=== Begin Enclosure ===

## src/rtl/bcd_mod_counter.sv

```systemverilog
// bcd_mod_counter: programmable-range modulo counter for the digital-clock
// datapath. Counts up or down on tick_in, supports synchronous preset, hold,
// and wrap or saturate at the bounds. It emits carry/borrow pulses for chaining
// and registered BCD digits that always match count.
module bcd_mod_counter #(
  parameter int MIN_VAL = 0,
  parameter int MAX_VAL = 59,
  parameter int WIDTH   = 7,
  parameter int RST_VAL = 0,
  parameter int WRAP    = 1
) (
  input  logic             clk,
  input  logic             rst,
  input  logic             tick_in,
  input  logic             up_dn,
  input  logic             load,
  input  logic [WIDTH-1:0] load_val,
  input  logic             hold,
  output logic [WIDTH-1:0] count,
  output logic [3:0]       bcd_tens,
  output logic [3:0]       bcd_ones,
  output logic             carry_out,
  output logic             borrow_out,
  output logic             at_limit,
  output logic             load_err
);

  // Bounds are widened by one bit so that +1 at MAX_VAL cannot alias.
  localparam int                W1      = WIDTH + 1;
  localparam logic [WIDTH:0]    MIN_X   = W1'(MIN_VAL);
  localparam logic [WIDTH:0]    MAX_X   = W1'(MAX_VAL);
  localparam logic [WIDTH-1:0]  RST_X   = WIDTH'(RST_VAL);
  localparam logic [3:0]        RST_TEN = 4'(RST_VAL / 10);
  localparam logic [3:0]        RST_ONE = 4'(RST_VAL % 10);
  localparam logic              RST_LIM = (RST_VAL == MAX_VAL);

  logic [WIDTH:0] cnt_ext, ld_ext, nxt_ext;
  logic           carry_nxt, borrow_nxt, err_nxt, lim_nxt;
  logic [3:0]     tens_nxt, ones_nxt;
  int             nxt_int;

  assign cnt_ext = {1'b0, count};
  assign ld_ext  = {1'b0, load_val};

  // Next-state selection: load beats hold beats tick; one action per edge.
  always_comb begin
    nxt_ext    = cnt_ext;
    carry_nxt  = 1'b0;
    borrow_nxt = 1'b0;
    err_nxt    = 1'b0;
    if (load) begin
      if (ld_ext >= MIN_X && ld_ext <= MAX_X) nxt_ext = ld_ext;
      else                                     err_nxt = 1'b1;
    end else if (!hold && tick_in) begin
      if (up_dn) begin
        if (cnt_ext < MAX_X) nxt_ext = cnt_ext + 1'b1;
        else if (WRAP != 0) begin
          nxt_ext   = MIN_X;
          carry_nxt = 1'b1;
        end
      end else begin
        if (cnt_ext > MIN_X) nxt_ext = cnt_ext - 1'b1;
        else if (WRAP != 0) begin
          nxt_ext    = MAX_X;
          borrow_nxt = 1'b1;
        end
      end
    end
  end

  // Digits and limit flag are derived from the next count so they register
  // on the same edge as count and never lag it.
  always_comb begin
    nxt_int  = int'(nxt_ext);
    tens_nxt = 4'(nxt_int / 10);
    ones_nxt = 4'(nxt_int % 10);
    lim_nxt  = up_dn ? (nxt_ext == MAX_X) : (nxt_ext == MIN_X);
  end

  // Output registers; reset behaves as if up_dn were 1 for at_limit.
  always_ff @(posedge clk or posedge rst) begin
    if (rst) begin
      count      <= RST_X;
      bcd_tens   <= RST_TEN;
      bcd_ones   <= RST_ONE;
      carry_out  <= 1'b0;
      borrow_out <= 1'b0;
      at_limit   <= RST_LIM;
      load_err   <= 1'b0;
    end else begin
      count      <= nxt_ext[WIDTH-1:0];
      bcd_tens   <= tens_nxt;
      bcd_ones   <= ones_nxt;
      carry_out  <= carry_nxt;
      borrow_out <= borrow_nxt;
      at_limit   <= lim_nxt;
      load_err   <= err_nxt;
    end
  end

endmodule

```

=== End Enclosure ===

What is needed is an exact copy of all the entries.

## src/rtl/bcd_mod_counter.sv

```systemverilog
// bcd_mod_counter: programmable-range modulo counter for the digital-clock
// datapath. Counts up or down on tick_in, supports synchronous preset, hold,
// and wrap or saturate at the bounds. It emits carry/borrow pulses for chaining
// and registered BCD digits that always match count.
module bcd_mod_counter #(
  parameter int MIN_VAL = 0,
  parameter int MAX_VAL = 59,
  parameter int WIDTH   = 7,
  parameter int RST_VAL = 0,
  parameter int WRAP    = 1
) (
  input  logic             clk,
  input  logic             rst,
  input  logic             tick_in,
  input  logic             up_dn,
  input  logic             load,
  input  logic [WIDTH-1:0] load_val,
  input  logic             hold,
  output logic [WIDTH-1:0] count,
  output logic [3:0]       bcd_tens,
  output logic [3:0]       bcd_ones,
  output logic             carry_out,
  output logic             borrow_out,
  output logic             at_limit,
  output logic             load_err
);

  // Bounds are widened by one bit so that +1 at MAX_VAL cannot alias.
  localparam int                W1      = WIDTH + 1;
  localparam logic [WIDTH:0]    MIN_X   = W1'(MIN_VAL);
  localparam logic [WIDTH:0]    MAX_X   = W1'(MAX_VAL);
  localparam logic [WIDTH-1:0]  RST_X   = WIDTH'(RST_VAL);
  localparam logic [3:0]        RST_TEN = 4'(RST_VAL / 10);
  localparam logic [3:0]        RST_ONE = 4'(RST_VAL % 10);
  localparam logic              RST_LIM = (RST_VAL == MAX_VAL);

  logic [WIDTH:0] cnt_ext, ld_ext, nxt_ext;
  logic           carry_nxt, borrow_nxt, err_nxt, lim_nxt;
  logic [3:0]     tens_nxt, ones_nxt;
  int             nxt_int;

  assign cnt_ext = {1'b0, count};
  assign ld_ext  = {1'b0, load_val};

  // Next-state selection: load beats hold beats tick; one action per edge.
  always_comb begin
    nxt_ext    = cnt_ext;
    carry_nxt  = 1'b0;
    borrow_nxt = 1'b0;
    err_nxt    = 1'b0;
    if (load) begin
      if (ld_ext >= MIN_X && ld_ext <= MAX_X) nxt_ext = ld_ext;
      else                                     err_nxt = 1'b1;
    end else if (!hold && tick_in) begin
      if (up_dn) begin
        if (cnt_ext < MAX_X) nxt_ext = cnt_ext + 1'b1;
        else if (WRAP != 0) begin
          nxt_ext   = MIN_X;
          carry_nxt = 1'b1;
        end
      end else begin
        if (cnt_ext > MIN_X) nxt_ext = cnt_ext - 1'b1;
        else if (WRAP != 0) begin
          nxt_ext    = MAX_X;
          borrow_nxt = 1'b1;
        end
      end
    end
  end

  // Digits and limit flag are derived from the next count so they register
  // on the same edge as count and never lag it.
  always_comb begin
    nxt_int  = int'(nxt_ext);
    tens_nxt = 4'(nxt_int / 10);
    ones_nxt = 4'(nxt_int % 10);
    lim_nxt  = up_dn ? (nxt_ext == MAX_X) : (nxt_ext == MIN_X);
  end

  // Output registers; reset behaves as if up_dn were 1 for at_limit.
  always_ff @(posedge clk or posedge rst) begin
    if (rst) begin
      count      <= RST_X;
      bcd_tens   <= RST_TEN;
      bcd_ones   <= RST_ONE;
      carry_out  <= 1'b0;
      borrow_out <= 1'b0;
      at_limit   <= RST_LIM;
      load_err   <= 1'b0;
    end else begin
      count      <= nxt_ext[WIDTH-1:0];
      bcd_tens   <= tens_nxt;
      bcd_ones   <= ones_nxt;
      carry_out  <= carry_nxt;
      borrow_out <= borrow_nxt;
      at_limit   <= lim_nxt;
      load_err   <= err_nxt;
    end
  end

endmodule

```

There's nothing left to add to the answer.